_DIRECTIONS:_ Report every line of the records below that contains the word "assert".

_STORED DATA:_
File: src/shortest_remaining_ready_queue.sv
// Top level of the shortest-remaining-time-first ready queue.
// Depends on srrq_pkg, srrq_ctrl and srrq_dp.
//
//  channel   | handshake          | payload
//  ----------+--------------------+-----------------------------------------------------
//  request   | i_valid / o_ready  | i_action, i_job_id, i_remaining_time, i_arrival_time
//  result    | o_valid / i_ready  | o_status, o_out_job_id, o_out_remaining_time,
//            |                    | o_out_arrival_time, o_occupancy
//
// Cycles: one request per cycle while i_ready takes each result; its result shows in the
//   result register on the next cycle. The figure is set by the row of parallel key
//   compares across all queue entries, which places an insert or shifts out the head combinationally.
// Reset: synchronous, active low; clears the entry count and marks the result slot empty.
//   Entry contents are left as they are, since only entries below the count are ever read.
// Stalls: while a result waits and i_ready is low, o_ready drops and no request is taken;
//   a result taken in the same cycle frees the slot for the next request at once.
module shortest_remaining_ready_queue (
    input  logic                               i_clk,
    input  logic                               i_rst_n,
    input  logic                               i_valid,
    output logic                               o_ready,
    input  logic                               i_action,
    input  logic [srrq_pkg::ID_W-1:0]          i_job_id,
    input  logic [srrq_pkg::TIME_W-1:0]        i_remaining_time,
    input  logic [srrq_pkg::TIME_W-1:0]        i_arrival_time,
    output logic                               o_valid,
    input  logic                               i_ready,
    output logic [srrq_pkg::STATUS_W-1:0]      o_status,
    output logic [srrq_pkg::ID_W-1:0]          o_out_job_id,
    output logic [srrq_pkg::TIME_W-1:0]        o_out_remaining_time,
    output logic [srrq_pkg::TIME_W-1:0]        o_out_arrival_time,
    output logic [srrq_pkg::OCC_W-1:0]         o_occupancy
);

    srrq_pkg::t_cmd cmd;

    // handshake and result-slot tracking
    srrq_ctrl u_ctrl (
        .i_clk   (i_clk),
        .i_rst_n (i_rst_n),
        .i_valid (i_valid),
        .o_ready (o_ready),
        .o_valid (o_valid),
        .i_ready (i_ready),
        .o_cmd   (cmd)
    );

    // sorted queue row and result register
    srrq_dp u_dp (
        .i_clk                (i_clk),
        .i_rst_n              (i_rst_n),
        .i_cmd                (cmd),
        .i_action             (i_action),
        .i_job_id             (i_job_id),
        .i_remaining_time     (i_remaining_time),
        .i_arrival_time       (i_arrival_time),
        .o_status             (o_status),
        .o_out_job_id         (o_out_job_id),
        .o_out_remaining_time (o_out_remaining_time),
        .o_out_arrival_time   (o_out_arrival_time),
        .o_occupancy          (o_occupancy)
    );

    // an accepted request always leaves a result in the slot on the next cycle
    a_accept_gives_result: assert property (@(posedge i_clk) disable iff (!i_rst_n)
        (i_valid && o_ready) |=> o_valid)
        else $error("accepted request produced no result");

    // a dropped insert only happens with the queue at full depth
    a_drop_only_full: assert property (@(posedge i_clk) disable iff (!i_rst_n)
        (o_valid && (o_status == srrq_pkg::STAT_DROPPED)) |->
        (o_occupancy == srrq_pkg::to_occ(srrq_pkg::CNT_W'(srrq_pkg::QUEUE_DEPTH))))
        else $error("insert dropped while queue not full");

    // a pop on an empty queue reports an empty queue and no job
    a_empty_pop_clean: assert property (@(posedge i_clk) disable iff (!i_rst_n)
        (o_valid && (o_status == srrq_pkg::STAT_POP_EMPTY)) |->
        ((o_occupancy == '0) && (o_out_job_id == '0) &&
         (o_out_remaining_time == '0) && (o_out_arrival_time == '0)))
        else $error("empty pop result inconsistent");

endmodule
File: config.mk
export PLATFORM = sky130hd
export DESIGN_NAME = shortest_remaining_ready_queue
export DESIGN_NICKNAME = d
export VERILOG_FILES = /design/src/srrq_pkg.sv /design/src/srrq_ctrl.sv /design/src/srrq_dp.sv /design/src/shortest_remaining_ready_queue.sv
export SDC_FILE = /design/constraint.sdc
export NUM_CORES = 2
export LEC_CHECK = 0
export BUFFER_PORTS_ARGS = -buffer_cell sky130_fd_sc_hd__buf_2
export CAP_MARGIN = 20
export CORE_UTILIZATION = 40
export CTS_CLUSTER_DIAMETER = 150
export DETAILED_ROUTE_END_ITERATION = 10
export SYNTH_ARGS = -nofsm -noshare
export SYNTH_HDL_FRONTEND = slang
export SYNTH_SLANG_ARGS = --single-unit
File: constraint.sdc
create_clock -name i_clk -period 5.61 [get_ports i_clk]
set_input_delay 0.561 -clock i_clk [delete_from_list [all_inputs] [get_ports i_clk]]
set_output_delay 0.561 -clock i_clk [all_outputs]
set_load 0.01 [all_outputs]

_RESPONSE TO THIS TASK:_
    a_accept_gives_result: assert property (@(posedge i_clk) disable iff (!i_rst_n)
    a_drop_only_full: assert property (@(posedge i_clk) disable iff (!i_rst_n)
    a_empty_pop_clean: assert property (@(posedge i_clk) disable iff (!i_rst_n)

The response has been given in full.